- _Exercise_
Of all the entries below, only the lines from the one with "output logic [ADDR_BITS:0]" up to and including the one with "MATCH_CELL_FOOTPRINT=0 \" are to be duplicated exactly.

(Collected data)

________

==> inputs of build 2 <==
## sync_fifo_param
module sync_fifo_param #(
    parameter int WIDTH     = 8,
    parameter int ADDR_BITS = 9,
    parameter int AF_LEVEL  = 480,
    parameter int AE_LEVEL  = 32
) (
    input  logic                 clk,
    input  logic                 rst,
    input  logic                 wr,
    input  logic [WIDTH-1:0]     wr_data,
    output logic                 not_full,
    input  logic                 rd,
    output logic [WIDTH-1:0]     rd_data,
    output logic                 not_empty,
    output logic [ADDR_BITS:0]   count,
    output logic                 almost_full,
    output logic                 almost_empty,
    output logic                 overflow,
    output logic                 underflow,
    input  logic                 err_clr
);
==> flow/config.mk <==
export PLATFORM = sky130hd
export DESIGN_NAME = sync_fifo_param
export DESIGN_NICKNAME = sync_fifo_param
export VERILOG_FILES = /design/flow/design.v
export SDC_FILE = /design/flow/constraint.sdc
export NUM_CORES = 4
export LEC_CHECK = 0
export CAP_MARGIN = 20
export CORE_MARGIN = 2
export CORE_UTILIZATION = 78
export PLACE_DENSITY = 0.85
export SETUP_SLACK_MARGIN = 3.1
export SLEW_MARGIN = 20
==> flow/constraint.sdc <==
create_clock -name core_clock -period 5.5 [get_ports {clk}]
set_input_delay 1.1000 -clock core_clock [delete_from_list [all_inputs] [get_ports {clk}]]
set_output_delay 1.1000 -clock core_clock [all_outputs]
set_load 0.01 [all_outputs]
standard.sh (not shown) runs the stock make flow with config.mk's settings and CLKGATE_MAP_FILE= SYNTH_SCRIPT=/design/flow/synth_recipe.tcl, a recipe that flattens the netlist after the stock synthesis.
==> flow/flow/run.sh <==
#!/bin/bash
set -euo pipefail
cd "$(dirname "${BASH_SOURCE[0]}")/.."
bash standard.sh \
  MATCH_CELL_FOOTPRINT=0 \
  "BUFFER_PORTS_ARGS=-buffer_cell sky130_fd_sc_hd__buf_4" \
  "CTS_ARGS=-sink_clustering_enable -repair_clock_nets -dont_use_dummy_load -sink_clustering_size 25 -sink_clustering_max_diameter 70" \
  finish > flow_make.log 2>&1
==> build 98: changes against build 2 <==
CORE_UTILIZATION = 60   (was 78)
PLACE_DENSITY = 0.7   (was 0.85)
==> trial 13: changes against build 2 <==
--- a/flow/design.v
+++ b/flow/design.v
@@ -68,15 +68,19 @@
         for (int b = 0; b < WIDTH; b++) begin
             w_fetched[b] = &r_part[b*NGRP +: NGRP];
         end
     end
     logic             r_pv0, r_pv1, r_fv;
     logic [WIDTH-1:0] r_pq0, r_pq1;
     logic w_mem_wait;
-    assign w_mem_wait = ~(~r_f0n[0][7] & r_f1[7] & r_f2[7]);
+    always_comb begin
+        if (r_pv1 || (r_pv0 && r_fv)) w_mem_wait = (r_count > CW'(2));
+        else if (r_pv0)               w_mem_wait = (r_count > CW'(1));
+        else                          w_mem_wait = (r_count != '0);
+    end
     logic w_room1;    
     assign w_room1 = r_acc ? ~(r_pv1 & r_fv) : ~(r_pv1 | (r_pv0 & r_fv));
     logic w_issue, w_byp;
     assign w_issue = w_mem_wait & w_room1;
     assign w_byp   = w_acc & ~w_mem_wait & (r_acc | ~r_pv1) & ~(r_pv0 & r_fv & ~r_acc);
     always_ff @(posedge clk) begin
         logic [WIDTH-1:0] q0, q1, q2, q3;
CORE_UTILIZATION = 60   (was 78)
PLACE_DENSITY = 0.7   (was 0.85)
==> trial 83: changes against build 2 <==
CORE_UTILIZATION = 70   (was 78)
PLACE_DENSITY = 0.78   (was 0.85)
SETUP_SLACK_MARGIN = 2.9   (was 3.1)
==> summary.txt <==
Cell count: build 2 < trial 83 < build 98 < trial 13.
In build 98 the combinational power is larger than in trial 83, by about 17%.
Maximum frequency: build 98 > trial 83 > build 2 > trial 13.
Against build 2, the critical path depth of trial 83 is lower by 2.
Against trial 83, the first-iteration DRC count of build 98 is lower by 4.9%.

________

- _Written response_
    output logic [ADDR_BITS:0]   count,
    output logic                 almost_full,
    output logic                 almost_empty,
    output logic                 overflow,
    output logic                 underflow,
    input  logic                 err_clr
);
==> flow/config.mk <==
export PLATFORM = sky130hd
export DESIGN_NAME = sync_fifo_param
export DESIGN_NICKNAME = sync_fifo_param
export VERILOG_FILES = /design/flow/design.v
export SDC_FILE = /design/flow/constraint.sdc
export NUM_CORES = 4
export LEC_CHECK = 0
export CAP_MARGIN = 20
export CORE_MARGIN = 2
export CORE_UTILIZATION = 78
export PLACE_DENSITY = 0.85
export SETUP_SLACK_MARGIN = 3.1
export SLEW_MARGIN = 20
==> flow/constraint.sdc <==
create_clock -name core_clock -period 5.5 [get_ports {clk}]
set_input_delay 1.1000 -clock core_clock [delete_from_list [all_inputs] [get_ports {clk}]]
set_output_delay 1.1000 -clock core_clock [all_outputs]
set_load 0.01 [all_outputs]
standard.sh (not shown) runs the stock make flow with config.mk's settings and CLKGATE_MAP_FILE= SYNTH_SCRIPT=/design/flow/synth_recipe.tcl, a recipe that flattens the netlist after the stock synthesis.
==> flow/flow/run.sh <==
#!/bin/bash
set -euo pipefail
cd "$(dirname "${BASH_SOURCE[0]}")/.."
bash standard.sh \
  MATCH_CELL_FOOTPRINT=0 \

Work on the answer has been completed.